Les animaux à leur tour démontrent cette ancienne extension. Ainsi, déjà en 1846, Édouard Forbes montrait que les coquilles qui se trouvent dans le terrain erratique, en Écosse, dans le nord de l’Angleterre, en Irlande et dans l’île de Man, étaient des coquilles appartenant à des espèces arctiques inconnues actuellement dans les mers qui baignent les côtes d’Angleterre, mais vivant la plupart sur celles du Labrador. La mer qui entourait l’Angleterre était donc plus froide qu’elle ne l’est aujourd’hui. À cette époque les îles Britanniques n’étaient pas encore complètement émergées et se reliaient à l’Islande et au continent européen. En Suède, on trouve des couches fossilifères qui atteignent quelquefois une épaisseur de douze mètres, et sont à 200 et même 250 mètres au-dessus de la mer. Celles d’Udévalla, près de Gothenbourg, sont les plus célèbres ; les coquilles qu’elles contiennent dénotent des eaux aussi froides que celles qui baignent les côtes du Groenland occidental. En Russie, MM. Murchison et de Verneuil ont trouvé, sur les bords de la Dwina, des lits de coquilles arctiques. En Amérique, à l’embouchure du Saint-Laurent, on a reconnu des espèces identiques avec celles qui appartiennent à la période glaciaire de la Suède. Une espèce très-commune dans les mers arctiques, la Mya truncata, se trouve à l’état fossile dans les couches les plus récentes de la Sicile, mais l’animal a disparu complètement de la Méditerranée. Un savant Suédois que nous avons nommé parmi les explorateurs du Spitzberg, M. Torell, a fait l’énumération de ces coquilles arctiques, trouvées dans les couches les plus superficielles de l’Angleterre et de la Suède, et les a comparées lui-même avec les individus vivants des régions arctiques en général et du Spitzberg en particulier[1].
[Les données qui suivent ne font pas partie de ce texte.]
Context: an optimization exercise on an open-source flow, tuned for small area and a short achievable clock period. The choices shown serve that exercise and are no tape-out recipe. Only simulation tests tie the RTL to the original design; equivalence was not proved. Power figures rest on the tool's default switching activity, not on a simulated workload.

===== flow/config.mk =====
export PLATFORM = sky130hd
export DESIGN_NAME = cmvCaptureTop
export DESIGN_NICKNAME = cmvCaptureTop
export VERILOG_FILES = /design/flow/design.v
export SDC_FILE = /design/flow/constraint.sdc
export NUM_CORES = 4
export LEC_CHECK = 0
export CAP_MARGIN = 20
export CORE_MARGIN = 2
export CORE_UTILIZATION = 40
export SLEW_MARGIN = 20
export SYNTH_MEMORY_MAX_BITS = 4096

===== flow/constraint.sdc =====
create_clock -name core_clock -period 10.0 [get_ports {clk}]
set_input_delay 2.0000 -clock core_clock [delete_from_list [all_inputs] [get_ports {clk}]]
set_output_delay 2.0000 -clock core_clock [all_outputs]
set_load 0.01 [all_outputs]

===== flow/design.v =====
package cmvPkg;
    typedef struct packed {
        logic                   write;  
        logic [7-1:0] addr;
        logic [8-1:0] data;  
    } spiCmdT;
    typedef enum logic [2:0] {
        SPI_IDLE,
        SPI_ENABLE,   
        SPI_SHIFT,    
        SPI_TAIL,     
        SPI_DISABLE   
    } spiStateT;
    typedef enum logic [1:0] {
        SEQ_IDLE,
        SEQ_SETTLE,
        SEQ_REQUEST,  
        SEQ_STREAM
    } seqStateT;
    typedef struct packed {
        logic                   valid;
        logic [8-1:0] data;
    } pixelBeatT;
    typedef struct packed {
        logic                    dataValid;
        logic [10-1:0] data;
    } sensorInT;
endpackage
module spiRegPort (
    input  logic                   clk,
    input  logic                   rstN,
    input  logic                   spiStart,
    input  cmvPkg::spiCmdT         spiCmd,
    input  logic                   spiMiso,
    output logic                   spiBusy,
    output logic                   spiDone,
    output logic [8-1:0] readData,
    output logic                   sysResN,
    output logic                   spiEn,
    output logic                   spiSck,
    output logic                   spiMosi
);
    localparam int CMD_W = 1 + 7 + 8;  
    logic [5:0]       step;
    logic [CMD_W-1:0] shiftReg;  
    logic             writeOp;
    logic             shiftNow;   
    logic [5:0]       stepNext;
    logic             busyNext;
    logic             enNext;
    logic [CMD_W-1:0] shiftNext;
    assign shiftNow = spiBusy && !step[0] && (step >= 6'd2) && (step <= 6'd32);
    assign busyNext = spiBusy ? (step != 6'd34) : spiStart;
    assign stepNext = spiBusy ? step + 1'b1 : 6'd0;
    assign enNext   = spiBusy ? (step <= 6'd32) : spiStart;
    always_comb begin
        shiftNext = shiftReg;
        if (!spiBusy && spiStart) begin
            shiftNext = {spiCmd.write, spiCmd.addr,
                         spiCmd.data & {8{spiCmd.write}}};
        end else if (shiftNow) begin
            shiftNext = {shiftReg[CMD_W-2:0], spiMiso && (step != 6'd2)};
        end
    end
    always_ff @(posedge clk or negedge rstN) begin
        if (!rstN) begin
            spiBusy  <= 1'b0;
            step     <= '0;
            spiEn    <= 1'b0;
            spiSck   <= 1'b0;
            spiMosi  <= 1'b0;
            spiDone  <= 1'b0;
            sysResN  <= 1'b0;  
            readData <= '0;
        end else begin
            spiBusy <= busyNext;
            step    <= stepNext;
            spiEn   <= enNext;
            spiSck  <= spiBusy && step[0] && (step <= 6'd31);
            spiMosi <= enNext && shiftNext[CMD_W-1];
            spiDone <= spiBusy && (step == 6'd33);
            if (!spiBusy && spiStart) sysResN <= 1'b1;  
            if (spiBusy && (step == 6'd33) && !writeOp) begin
                readData <= shiftReg[8-1:0];  
            end
        end
    end
    always_ff @(posedge clk) begin
        shiftReg <= shiftNext;
        if (!spiBusy && spiStart) writeOp <= spiCmd.write;
    end
endmodule
module frameSequencer #(
    parameter int frameRows = 480
) (
    input  logic clk,
    input  logic rstN,
    input  logic frameStart,
    input  logic rowDone,
    output logic frameBusy,
    output logic frameReq,
    output logic streamEn,
    output logic frameDone,
    output logic frameBusyRose  
);
    localparam int SETTLE_W = $clog2(2500);
    localparam int ROW_W = $clog2(frameRows + 1);
    localparam int CNT_W = (SETTLE_W > ROW_W) ? SETTLE_W : ROW_W;
    logic [CNT_W-1:0] cnt;
    logic             settle;
    assign settle = frameBusy && !frameReq && !streamEn;
    always_ff @(posedge clk or negedge rstN) begin
        if (!rstN) begin
            frameBusy     <= 1'b0;
            frameReq      <= 1'b0;
            streamEn      <= 1'b0;
            frameDone     <= 1'b0;
            frameBusyRose <= 1'b0;
            cnt           <= '0;
        end else begin
            frameDone     <= 1'b0;  
            frameBusyRose <= 1'b0;
            frameReq      <= 1'b0;
            if (!frameBusy) begin
                if (frameStart) begin
                    frameBusy     <= 1'b1;
                    frameBusyRose <= 1'b1;
                    cnt           <= '0;
                end
            end else if (settle) begin
                if (cnt == CNT_W'(2500 - 1)) begin
                    frameReq <= 1'b1;
                end else begin
                    cnt <= cnt + 1'b1;
                end
            end else if (frameReq) begin
                streamEn <= 1'b1;
                cnt      <= '0;
            end else if (rowDone) begin
                if (cnt == CNT_W'(frameRows - 1)) begin
                    frameBusy <= 1'b0;  
                    streamEn  <= 1'b0;
                    frameDone <= 1'b1;
                end else begin
                    cnt <= cnt + 1'b1;
                end
            end
        end
    end
endmodule
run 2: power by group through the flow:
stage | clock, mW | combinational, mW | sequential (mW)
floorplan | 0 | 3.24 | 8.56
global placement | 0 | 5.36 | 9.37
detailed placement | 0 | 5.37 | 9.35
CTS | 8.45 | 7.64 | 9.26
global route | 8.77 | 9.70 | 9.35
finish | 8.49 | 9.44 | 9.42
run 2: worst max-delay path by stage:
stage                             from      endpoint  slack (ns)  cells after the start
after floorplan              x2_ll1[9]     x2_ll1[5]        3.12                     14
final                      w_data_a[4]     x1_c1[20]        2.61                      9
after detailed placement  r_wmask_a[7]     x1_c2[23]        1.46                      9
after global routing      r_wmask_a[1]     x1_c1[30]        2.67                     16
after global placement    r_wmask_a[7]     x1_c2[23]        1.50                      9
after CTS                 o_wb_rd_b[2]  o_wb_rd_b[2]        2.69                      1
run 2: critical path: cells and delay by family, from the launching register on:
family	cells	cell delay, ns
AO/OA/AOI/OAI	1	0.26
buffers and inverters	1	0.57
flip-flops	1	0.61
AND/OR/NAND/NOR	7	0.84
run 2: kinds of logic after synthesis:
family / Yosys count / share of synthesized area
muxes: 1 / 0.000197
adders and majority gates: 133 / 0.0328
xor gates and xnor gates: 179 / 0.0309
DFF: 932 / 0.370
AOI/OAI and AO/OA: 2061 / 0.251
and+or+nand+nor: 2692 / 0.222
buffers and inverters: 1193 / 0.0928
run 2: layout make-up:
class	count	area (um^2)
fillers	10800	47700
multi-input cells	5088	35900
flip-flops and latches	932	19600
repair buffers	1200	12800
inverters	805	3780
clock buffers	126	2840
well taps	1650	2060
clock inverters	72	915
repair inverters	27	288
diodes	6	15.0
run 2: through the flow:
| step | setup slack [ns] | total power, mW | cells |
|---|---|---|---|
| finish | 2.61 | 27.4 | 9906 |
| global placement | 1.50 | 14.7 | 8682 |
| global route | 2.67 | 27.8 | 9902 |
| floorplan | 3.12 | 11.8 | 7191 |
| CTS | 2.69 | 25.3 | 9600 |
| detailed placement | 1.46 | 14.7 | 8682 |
Lagopèdes. — Dessin de Mesnel.

Nous avons vu qu’un certain nombre de plantes se sont maintenues, dans l’Europe moyenne, après le retrait des grands glaciers. Certaines espèces animales nous présentent le même phénomène. Dans les mers qui entourent les îles Britanniques, on pêche à des profondeurs de 160 à 200 mètres des mollusques qui ne vivent plus actuellement que dans les mers arctiques ; plusieurs sont même identiques à ceux qui se trouvent dans les couches de l’époque glaciaire, connues sous le nom de drift, en Écosse et dans le nord de l’Angleterre La couche superficielle du sol, appelée Lehm, dans la vallée du Rhin, entre Bâle et Strasbourg, nous a également conservé des coquilles d’escargots qu’on ne rencontre vivants que sur les sommets des Alpes. Pendant la période où la plaine suisse était recouverte d’un vaste manteau de glace qui refroidissait toutes les contrées voisines, ces escargots pouvaient vivre et se multiplier dans la vallée du Rhin ; actuellement ils ne retrouvent que sur les montagnes le climat qui convient à leur organisation.

Il est des faits encore plus surprenants : un naturaliste suédois, M. Lovén a pêché, par de grandes profondeurs, dans les grands lacs Wennern et Wettern de la Suède, des crustacés[2] qui non-seulement sont des espèces arctiques, mais encore des espèces marines appartenant soit à la mer Glaciale, soit au golfe de Bothnie. Ces animaux prouvent qu’à l’époque glaciaire ces lacs communiquaient avec la mer Baltique, et formaient des fiords profonds comme ceux qui découpent actuellement les côtes occidentales de la Scandinavie. Peu à peu la presqu’île se souleva comme elle le fait encore aujourd’hui, les fiords devinrent des lacs alimentés par des cours d’eau et des sources souterraines, la plupart des animaux marins périrent, mais quelques-uns s’habituèrent peu à peu à vivre dans une eau moins salée et persistèrent jusqu’à nos jours. Les huîtres et beaucoup

  1. Voici le nom de quelques-unes de ces espèces : Pecten islandicus, Arca glacialis, Terebratella spitzbergensis, Yoldia arctica, Tritonium gracile, Trichotropis borealis, Piliscus probus, Scataria Eschrichitti.
  2. Mysis reticta, Gammarus loricatus, Idothea entomon, Pontoporcia affinis.